I am exactly the same! Whether it is a major decision, or what sandwich I should get on a meal deal. I spent hours and hours researching things from cat litter trays to holiday destinations and hotels. Once I have finally made a decision, the worry continues and I have to carry on researching to make me feel better about my choice. This doesn't always work! When I book a holiday, I stress that the hotel will be rubbish and the weather will be bad. When I book thearte tickets, I spend ages looking at the view from the different seats! My husband doesn't seem to stress about decisions on this way, maybe because he leaves most of them to me. I do just wish he would take the reins more and make decisions, but I know then I would be worried he had made the wrong choice and not done enough research, so really no one wins in that situation! 😖
When I'm with my friends, I absolutely love it when they make the decisions, what restaurant to go to, where to go on holiday etc. It feels like such a treat!
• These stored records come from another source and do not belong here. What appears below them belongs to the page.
===== src/hdl/sccu_pkg.sv =====
// Package of offsets, field positions, reset values and timing for the serial control block
//------------------------------------------------------------------------------
//------------------------------------------------------------------------------
package sccu_pkg;
    // Bus geometry
    localparam int         ADDR_W       = 5;
    localparam logic [1:0] RESP_OKAY    = 2'h0;
    localparam logic [1:0] RESP_SLVERR  = 2'h2;
    // Register byte offsets
    localparam logic [4:0] OFS_CTRL     = 5'h00;
    localparam logic [4:0] OFS_FMT      = 5'h04;
    localparam logic [4:0] OFS_STAT     = 5'h08;
    localparam logic [4:0] OFS_TXBUF    = 5'h0C;
    localparam logic [4:0] OFS_RXBUF    = 5'h10;
    localparam logic [4:0] OFS_IRQ_STAT = 5'h14;
    localparam logic [4:0] OFS_IRQ_MASK = 5'h18;
    // Control word fields
    localparam int CTL_TIE  = 7;
    localparam int CTL_RIE  = 6;
    localparam int CTL_TE   = 5;
    localparam int CTL_RE   = 4;
    localparam int CTL_MULTIPROC_WAIT_IRQ_ENABLE = 3;
    localparam int CTL_CLOCK_SOURCE_SELECT = 1;
    localparam int CTL_ASYNC_CLOCK_OUTPUT_SELECT = 0;
    // Format word fields
    localparam int FMT_SYNC = 7;
    localparam int FMT_PE   = 5;
    localparam int FMT_ODD  = 4;
    localparam int FMT_MP   = 2;
    // Status word fields
    localparam int ST_TX_HOLDING_EMPTY_FLAG  = 7;
    localparam int ST_RX_HOLDING_FULL_FLAG  = 6;
    localparam int ST_OVERRUN_ERROR_FLAG  = 5;
    localparam int ST_FER   = 4;
    localparam int ST_PER   = 3;
    localparam int ST_MPB   = 1;
    localparam int ST_MPBT  = 0;
    // Interrupt status and mask fields
    localparam int IRQ_TX   = 0;
    localparam int IRQ_RX   = 1;
    localparam int IRQ_ERR  = 2;
    // Reset values
    localparam logic [7:0] CTRL_RST  = 8'h00;
    localparam logic [7:0] FMT_RST   = 8'h00;
    localparam logic [7:0] TXBUF_RST = 8'hFF;
    localparam logic [7:0] RXBUF_RST = 8'h00;
    localparam logic [2:0] IRQ_RST   = 3'h0;
    // Bit timing in system clock cycles
    localparam logic [7:0] BIT_CYCLES  = 8'h10;
    localparam logic [7:0] HALF_CYCLES = 8'h08;
    // Frame lengths in bits after the start bit; FRAME_TOP is the longest whole frame, start bit included
    localparam logic [3:0] SYNC_BITS  = 4'h8;
    localparam logic [3:0] ASYNC_BITS = 4'h9;
    localparam logic [3:0] FRAME_TOP  = 4'hB;
    // State machines
    typedef enum logic [1:0] {TX_IDLE = 2'b00, TX_SHIFT = 2'b01} sccu_tx_state_t;
    typedef enum logic [1:0] {RX_IDLE = 2'b00, RX_START = 2'b01, RX_DATA = 2'b11} sccu_rx_state_t;
endpackage


===== src/hdl/sccu_top.sv =====
// Serial control unit: control word, status flags, request gating and AXI4-Lite slave
`timescale 1ns/1ps
module sccu_top (
    // Clock and reset
    input  wire logic                      aclk,
    input  wire logic                      aresetn,
    // Power management
    input  wire logic                      standby_req,
    // AXI4-Lite write channels
    input  wire logic                      awvalid,
    output logic                           awready,
    input  wire logic [sccu_pkg::ADDR_W-1:0] awaddr,
    input  wire logic                      wvalid,
    output logic                           wready,
    input  wire logic [31:0]               wdata,
    input  wire logic [3:0]                wstrb,
    output logic                           bvalid,
    input  wire logic                      bready,
    output logic [1:0]                     bresp,
    // AXI4-Lite read channels
    input  wire logic                      arvalid,
    output logic                           arready,
    input  wire logic [sccu_pkg::ADDR_W-1:0] araddr,
    output logic                           rvalid,
    input  wire logic                      rready,
    output logic [31:0]                    rdata,
    output logic [1:0]                     rresp,
    // Serial line
    output logic                           txd_out,
    input  wire logic                      rxd_in,
    input  wire logic                      sck_in,
    output logic                           sck_out,
    output logic                           sck_oe,
    // Interrupt requests
    output logic                           tx_empty_irq_line,
    output logic                           rx_full_irq_line,
    output logic                           rx_fault_irq_line,
    output logic                           irq
);
    import sccu_pkg::*;

    //--------------------------------------------------------------------------
    // Register bus
    //--------------------------------------------------------------------------
    logic              aw_hold_reg, w_hold_reg;
    logic [ADDR_W-1:0] aw_addr_reg, ar_addr;
    logic [7:0]        w_data_reg;
    logic              w_lane_reg;
    logic [7:0]        ctrl_reg, fmt_reg, txbuf_reg, rxbuf_reg, stat_reg;
    logic [2:0]        irq_stat_reg, irq_mask_reg;
    logic [4:0]        seen_reg;

    // Write fires once address and data are both held and the response slot is free
    wire wr_fire   = aw_hold_reg & w_hold_reg & ~bvalid;
    wire wr_en     = wr_fire & w_lane_reg;
    wire ar_take   = arvalid & arready;
    wire wr_ctrl   = wr_en & (aw_addr_reg == OFS_CTRL);
    wire wr_fmt    = wr_en & (aw_addr_reg == OFS_FMT);
    wire wr_stat   = wr_en & (aw_addr_reg == OFS_STAT);
    wire wr_txbuf  = wr_en & (aw_addr_reg == OFS_TXBUF);
    wire wr_istat  = wr_en & (aw_addr_reg == OFS_IRQ_STAT);
    wire wr_imask  = wr_en & (aw_addr_reg == OFS_IRQ_MASK);
    wire rd_stat   = ar_take & (araddr == OFS_STAT);
    assign ar_addr = araddr;

    function automatic logic mapped(input logic [ADDR_W-1:0] a);
        mapped = (a == OFS_CTRL) | (a == OFS_FMT) | (a == OFS_STAT) | (a == OFS_TXBUF) |
                 (a == OFS_RXBUF) | (a == OFS_IRQ_STAT) | (a == OFS_IRQ_MASK);
    endfunction

    // Read data mux; the byte registers sit in the low lane
    logic [7:0] rd_byte;
    always_comb begin
        case (ar_addr)
            OFS_CTRL:     rd_byte = ctrl_reg;
            OFS_FMT:      rd_byte = fmt_reg;
            OFS_STAT:     rd_byte = stat_reg;
            OFS_TXBUF:    rd_byte = txbuf_reg;
            OFS_RXBUF:    rd_byte = rxbuf_reg;
            OFS_IRQ_STAT: rd_byte = {5'h00, irq_stat_reg};
            OFS_IRQ_MASK: rd_byte = {5'h00, irq_mask_reg};
            default:      rd_byte = 8'h00;
        endcase
    end

    // Channel handshakes: one write and one read in flight
    always_ff @(posedge aclk) begin
        if (!aresetn) begin
            awready <= 1'b1;  wready <= 1'b1;  aw_hold_reg <= 1'b0;  w_hold_reg <= 1'b0;
            aw_addr_reg <= '0; w_data_reg <= 8'h00; w_lane_reg <= 1'b0;
            bvalid <= 1'b0;   bresp <= RESP_OKAY;
            arready <= 1'b1;  rvalid <= 1'b0;  rdata <= 32'h0000_0000;  rresp <= RESP_OKAY;
        end else begin
            if (awvalid & awready) begin
                awready <= 1'b0;  aw_hold_reg <= 1'b1;  aw_addr_reg <= awaddr;
            end
            if (wvalid & wready) begin
                wready <= 1'b0;  w_hold_reg <= 1'b1;
                w_data_reg <= wdata[7:0];  w_lane_reg <= wstrb[0];
            end
            if (wr_fire) begin
                aw_hold_reg <= 1'b0;  w_hold_reg <= 1'b0;  bvalid <= 1'b1;
                bresp <= mapped(aw_addr_reg) ? RESP_OKAY : RESP_SLVERR;
            end else if (bvalid & bready) begin
                bvalid <= 1'b0;  awready <= 1'b1;  wready <= 1'b1;
            end
            if (ar_take) begin
                arready <= 1'b0;  rvalid <= 1'b1;  rdata <= {24'h000000, rd_byte};
                rresp <= mapped(araddr) ? RESP_OKAY : RESP_SLVERR;
            end else if (rvalid & rready) begin
                rvalid <= 1'b0;  arready <= 1'b1;
            end
        end
    end

    //--------------------------------------------------------------------------
    // Mode decode
    //--------------------------------------------------------------------------
    wire sync_mode = fmt_reg[FMT_SYNC];
    wire mp_act    = fmt_reg[FMT_MP] & ~sync_mode;
    wire mp_wait   = ctrl_reg[CTL_MULTIPROC_WAIT_IRQ_ENABLE] & mp_act;
    wire has_extra = ~sync_mode & (fmt_reg[FMT_MP] | fmt_reg[FMT_PE]);
    wire clk_out   = ~ctrl_reg[CTL_CLOCK_SOURCE_SELECT] & (sync_mode | ctrl_reg[CTL_ASYNC_CLOCK_OUTPUT_SELECT]);

    function automatic logic par_bit(input logic [7:0] d, input logic odd);
        par_bit = (^d) ^ odd;
    endfunction

    //--------------------------------------------------------------------------
    // Bit clock divider: half-bit enable, bit enable every second one
    //--------------------------------------------------------------------------
    logic [7:0] half_cnt_reg;
    logic       phase_reg;
    wire        half_tick = (half_cnt_reg == HALF_CYCLES - 8'h01);
    wire        bit_tick  = half_tick & phase_reg;

    always_ff @(posedge aclk) begin
        if (!aresetn) begin
            half_cnt_reg <= 8'h00;  phase_reg <= 1'b0;  sck_out <= 1'b1;  sck_oe <= 1'b0;
        end else begin
            half_cnt_reg <= half_tick ? 8'h00 : half_cnt_reg + 8'h01;
            if (half_tick) phase_reg <= ~phase_reg;
            sck_oe  <= clk_out;
            sck_out <= clk_out ? (half_tick ? ~sck_out : sck_out) : 1'b1;
        end
    end

    //--------------------------------------------------------------------------
    // Transmitter: holding buffer to shifter, LSB first
    //--------------------------------------------------------------------------
    sccu_tx_state_t tx_state_reg;
    logic [10:0]    tx_sh_reg;
    logic [3:0]     tx_left_reg;
    wire            tx_extra = fmt_reg[FMT_MP] ? stat_reg[ST_MPBT]
                             : par_bit(txbuf_reg, fmt_reg[FMT_ODD]);
    // Starts only once software cleared the empty flag after a refill
    wire            tx_load  = ctrl_reg[CTL_TE] & ~stat_reg[ST_TX_HOLDING_EMPTY_FLAG] & (tx_state_reg == TX_IDLE);

    always_ff @(posedge aclk) begin
        if (!aresetn) begin
            tx_state_reg <= TX_IDLE;  tx_sh_reg <= '1;  tx_left_reg <= 4'h0;  txd_out <= 1'b1;
        end else begin
            case (tx_state_reg)
                TX_IDLE: begin
                    txd_out <= 1'b1;
                    if (tx_load) begin
                        tx_state_reg <= TX_SHIFT;
                        tx_sh_reg    <= {1'b1, has_extra ? tx_extra : 1'b1, txbuf_reg, 1'b0};
                        tx_left_reg  <= has_extra ? FRAME_TOP : FRAME_TOP - 4'h1;
                    end
                end
                TX_SHIFT: begin
                    if (bit_tick) begin
                        if (tx_left_reg == 4'h0) begin
                            tx_state_reg <= TX_IDLE;  txd_out <= 1'b1;
                        end else begin
                            txd_out     <= tx_sh_reg[0];
                            tx_sh_reg   <= {1'b1, tx_sh_reg[10:1]};
                            tx_left_reg <= tx_left_reg - 4'h1;
                        end
                    end
                end
                default: tx_state_reg <= TX_IDLE;
            endcase
        end
    end

    //--------------------------------------------------------------------------
    // Receiver: async start-bit search or clocked sampling on serial clock
    //--------------------------------------------------------------------------
    sccu_rx_state_t rx_state_reg;
    logic [10:0]    rx_sh_reg;
    logic [7:0]     rx_cnt_reg;
    logic [3:0]     rx_bits_reg;
    logic           sck_prev_reg, rx_done_reg;
    wire            rx_on    = ctrl_reg[CTL_RE];
    wire            sck_rise = sck_in & ~sck_prev_reg;
    wire [3:0]      rx_need  = sync_mode ? SYNC_BITS : ASYNC_BITS + {3'h0, has_extra};
    wire            rx_samp  = sync_mode ? sck_rise : (rx_cnt_reg == 8'h00);
    wire            rx_last  = (rx_bits_reg + 4'h1 == rx_need);
    wire [10:0]     rx_al    = rx_sh_reg >> (FRAME_TOP - rx_need);
    wire [7:0]      rx_data  = rx_al[7:0];
    wire            rx_extra = rx_al[8];
    wire            rx_stop  = has_extra ? rx_al[9] : rx_al[8];

    // Dropping the enable abandons a frame without touching any flag
    always_ff @(posedge aclk) begin
        if (!aresetn) begin
            rx_state_reg <= RX_IDLE;  rx_sh_reg <= '0;  rx_cnt_reg <= 8'h00;
            rx_bits_reg <= 4'h0;  sck_prev_reg <= 1'b0;  rx_done_reg <= 1'b0;
        end else begin
            sck_prev_reg <= sck_in;
            rx_done_reg  <= 1'b0;
            rx_cnt_reg   <= (rx_cnt_reg == 8'h00) ? 8'h00 : rx_cnt_reg - 8'h01;
            case (rx_state_reg)
                RX_IDLE: begin
                    rx_bits_reg <= 4'h0;
                    if (rx_on & sync_mode & sck_rise) begin
                        rx_state_reg <= RX_DATA;
                        rx_sh_reg    <= {rxd_in, rx_sh_reg[10:1]};
                        rx_bits_reg  <= 4'h1;
                    end else if (rx_on & ~sync_mode & ~rxd_in) begin
                        rx_state_reg <= RX_START;
                        rx_cnt_reg   <= HALF_CYCLES - 8'h01;
                    end
                end
                RX_START: begin
                    if (!rx_on) rx_state_reg <= RX_IDLE;
                    else if (rx_cnt_reg == 8'h00) begin
                        rx_state_reg <= rxd_in ? RX_IDLE : RX_DATA;      // glitch rejection
                        rx_cnt_reg   <= BIT_CYCLES - 8'h01;
                    end
                end
                RX_DATA: begin
                    if (!rx_on) rx_state_reg <= RX_IDLE;
                    else if (rx_samp) begin
                        rx_sh_reg   <= {rxd_in, rx_sh_reg[10:1]};
                        rx_bits_reg <= rx_bits_reg + 4'h1;
                        rx_cnt_reg  <= BIT_CYCLES - 8'h01;
                        if (rx_last) begin
                            rx_state_reg <= RX_IDLE;  rx_done_reg <= 1'b1;
                        end
                    end
                end
                default: rx_state_reg <= RX_IDLE;
            endcase
        end
    end

    //--------------------------------------------------------------------------
    // Frame outcome and flag next values (set wins over software clear)
    //--------------------------------------------------------------------------
    wire rx_drop   = rx_done_reg & mp_wait & ~rx_extra;
    wire rx_wake   = rx_done_reg & mp_wait & rx_extra;
    wire rx_accept = rx_done_reg & ~rx_drop;
    wire rx_move   = rx_accept & ~stat_reg[ST_RX_HOLDING_FULL_FLAG];
    wire rx_over   = rx_accept & stat_reg[ST_RX_HOLDING_FULL_FLAG];
    wire fer_set   = rx_move & ~sync_mode & ~rx_stop;
    wire per_set   = rx_move & ~sync_mode & fmt_reg[FMT_PE] & ~fmt_reg[FMT_MP] &
                     (par_bit(rx_data, fmt_reg[FMT_ODD]) != rx_extra);
    // A flag clears only if it was read as one and is then written zero
    wire [4:0] flag_now = {stat_reg[ST_TX_HOLDING_EMPTY_FLAG], stat_reg[ST_RX_HOLDING_FULL_FLAG], stat_reg[ST_OVERRUN_ERROR_FLAG],
                           stat_reg[ST_FER], stat_reg[ST_PER]};
    wire [4:0] flag_wr  = {w_data_reg[ST_TX_HOLDING_EMPTY_FLAG], w_data_reg[ST_RX_HOLDING_FULL_FLAG], w_data_reg[ST_OVERRUN_ERROR_FLAG],
                           w_data_reg[ST_FER], w_data_reg[ST_PER]};
    wire [4:0] flag_clr = {5{wr_stat}} & seen_reg & ~flag_wr;
    wire tx_holding_empty_flag_next = ~ctrl_reg[CTL_TE] | tx_load | (stat_reg[ST_TX_HOLDING_EMPTY_FLAG] & ~flag_clr[4]);
    wire rx_holding_full_flag_next = rx_move | (stat_reg[ST_RX_HOLDING_FULL_FLAG] & ~flag_clr[3]);
    wire overrun_error_flag_next = rx_over | (stat_reg[ST_OVERRUN_ERROR_FLAG] & ~flag_clr[2]);
    wire fer_next  = fer_set | (stat_reg[ST_FER] & ~flag_clr[1]);
    wire per_next  = per_set | (stat_reg[ST_PER] & ~flag_clr[0]);
    wire mpb_next  = (rx_done_reg & mp_act) ? rx_extra : stat_reg[ST_MPB];
    wire mpbt_next = wr_stat ? w_data_reg[ST_MPBT] : stat_reg[ST_MPBT];

    // Control word: bus write, standby clear, hardware clear of the wait enable
    wire [7:0] ctrl_wr   = wr_ctrl ? w_data_reg : ctrl_reg;
    wire [7:0] ctrl_next = standby_req ? CTRL_RST
                         : (ctrl_wr & ~({7'h00, rx_wake} << CTL_MULTIPROC_WAIT_IRQ_ENABLE));

    always_ff @(posedge aclk) begin
        if (!aresetn) begin
            ctrl_reg <= CTRL_RST;  fmt_reg <= FMT_RST;  txbuf_reg <= TXBUF_RST;
            rxbuf_reg <= RXBUF_RST;  stat_reg <= 8'h80;  seen_reg <= 5'h00;
        end else begin
            ctrl_reg  <= ctrl_next;
            fmt_reg   <= standby_req ? FMT_RST : (wr_fmt ? w_data_reg : fmt_reg);
            if (wr_txbuf) txbuf_reg <= w_data_reg;
            if (rx_move) rxbuf_reg <= rx_data;
            stat_reg  <= {tx_holding_empty_flag_next, rx_holding_full_flag_next, overrun_error_flag_next, fer_next, per_next,
                          1'b0, mpb_next, mpbt_next};
            seen_reg  <= wr_stat ? 5'h00 : (seen_reg | (rd_stat ? flag_now : 5'h00));
        end
    end

    //--------------------------------------------------------------------------
    // Requests: flag AND enable, registered; sticky copy for the shared line
    //--------------------------------------------------------------------------
    wire tx_req  = ctrl_reg[CTL_TIE] & stat_reg[ST_TX_HOLDING_EMPTY_FLAG];
    wire rx_req  = ctrl_reg[CTL_RIE] & stat_reg[ST_RX_HOLDING_FULL_FLAG];
    wire err_req = ctrl_reg[CTL_RIE] &
                   (stat_reg[ST_FER] | stat_reg[ST_PER] | stat_reg[ST_OVERRUN_ERROR_FLAG]);
    wire [2:0] irq_evt  = {err_req & ~rx_fault_irq_line, rx_req & ~rx_full_irq_line,
                           tx_req & ~tx_empty_irq_line};
    wire [2:0] irq_w1c  = wr_istat ? w_data_reg[2:0] : 3'h0;
    wire [2:0] irq_next = (irq_stat_reg & ~irq_w1c) | irq_evt;

    always_ff @(posedge aclk) begin
        if (!aresetn) begin
            tx_empty_irq_line <= 1'b0;  rx_full_irq_line <= 1'b0;  rx_fault_irq_line <= 1'b0;
            irq_stat_reg <= IRQ_RST;  irq_mask_reg <= IRQ_RST;  irq <= 1'b0;
        end else begin
            tx_empty_irq_line <= tx_req;
            rx_full_irq_line  <= rx_req;
            rx_fault_irq_line <= err_req;
            irq_stat_reg      <= irq_next;
            if (wr_imask) irq_mask_reg <= w_data_reg[2:0];
            irq <= |(irq_next & irq_mask_reg);
        end
    end

    //--------------------------------------------------------------------------
    // Checks
    //--------------------------------------------------------------------------
    chk_standby_clear: assert property (@(posedge aclk) disable iff (!aresetn)
        standby_req |=> (ctrl_reg == CTRL_RST)) else $error("control not cleared in standby");
    chk_tx_holding_empty_flag_fixed: assert property (@(posedge aclk) disable iff (!aresetn)
        !ctrl_reg[CTL_TE] |=> stat_reg[ST_TX_HOLDING_EMPTY_FLAG]) else $error("empty flag not held at one");
    chk_tx_irq_follow: assert property (@(posedge aclk) disable iff (!aresetn)
        (ctrl_reg[CTL_TIE] && stat_reg[ST_TX_HOLDING_EMPTY_FLAG]) |=> tx_empty_irq_line)
        else $error("tx request missing");
    chk_tx_irq_drop: assert property (@(posedge aclk) disable iff (!aresetn)
        !ctrl_reg[CTL_TIE] |=> !tx_empty_irq_line) else $error("tx request not withdrawn");
    chk_rx_irq_gate: assert property (@(posedge aclk) disable iff (!aresetn)
        rx_full_irq_line == $past(ctrl_reg[CTL_RIE] & stat_reg[ST_RX_HOLDING_FULL_FLAG]))
        else $error("rx request not flag and enable");
    chk_fault_irq_gate: assert property (@(posedge aclk) disable iff (!aresetn)
        (!ctrl_reg[CTL_RIE]) |=> !rx_fault_irq_line) else $error("fault request ungated");
    chk_rx_flags_hold: assert property (@(posedge aclk) disable iff (!aresetn)
        (!rx_on && !wr_stat && !rx_done_reg) |=> $stable(stat_reg[ST_RX_HOLDING_FULL_FLAG:ST_PER]))
        else $error("receive flags moved while receiver off");
    chk_mp_wait_drop: assert property (@(posedge aclk) disable iff (!aresetn)
        (rx_drop && !wr_stat) |=> $stable(stat_reg[ST_RX_HOLDING_FULL_FLAG:ST_FER]) && $stable(rxbuf_reg))
        else $error("word accepted while waiting");
    chk_mp_wake: assert property (@(posedge aclk) disable iff (!aresetn)
        rx_wake |=> !ctrl_reg[CTL_MULTIPROC_WAIT_IRQ_ENABLE] && stat_reg[ST_MPB]) else $error("wait not ended");
    chk_tx_start: assert property (@(posedge aclk) disable iff (!aresetn)
        tx_load |-> ##[1:40] !txd_out) else $error("start bit not sent");
    chk_clk_out_gate: assert property (@(posedge aclk) disable iff (!aresetn)
        (ctrl_reg[CTL_CLOCK_SOURCE_SELECT] || (!sync_mode && !ctrl_reg[CTL_ASYNC_CLOCK_OUTPUT_SELECT])) |=> !sck_oe)
        else $error("clock output driven when not selected");
endmodule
Ethosuximibe · 16/06/2025 22:27

I am similar OP, I feel like can never trust myself to make a decision. I found this quite helpful, essentially we have to make 100s of decisions every day and there are no necessarily right or wrong decisions in the moment, you just have to be able to deal with whatever happens next:

https://www.instagram.com/reel/DJmKnkTttW-/?igsh=a3QxZ2NkNW1mYjB0

Marmiteontoastgirlie · 16/06/2025 22:36

Namechangeagain8464 · 16/06/2025 19:57

Same here. Have always been this way.

It's worse when I'm put on the spot and have to make a decision quickly or if I've (finally!) made a decision and then for whatever reason that option is not available or there are suddenly more choices and I have to make another decision.

Like today... DD has been short-sighted since she was a toddler and after quite a long period of stability, she's now reached the age when it can deteriorate quite rapidly. She had an appointment in January when they advised getting the (expensive) myopia management lenses to slow down the progression. Couldn't make a decision on the spot, so came away to think about it... Cue five months later (we have had other things going on), went back today to have another eye test and to order the lenses. For them to tell me that they have another version of the lenses which are less than half the price, but slow down the progression by 40%, compared to 50% with the more expensive lenses🤦‍♀️

I even struggle with deciding which colour to have my nails done... Have previously regretted and wished I'd gone with another option.

What helps me is getting alllllll the information (I think the optician was a bit bemused by all of my questioning)... And asking for others' advice. I think I have got very slightly a bit better recently.

I am sure you weren’t commenting for advice but rather as an example of a tricky decision but if it makes it easier I 10000% think you should prioritise your DD’s eyesight over cost of lenses, if you can afford the more expensive ones. You’re never going to regret getting the better glasses!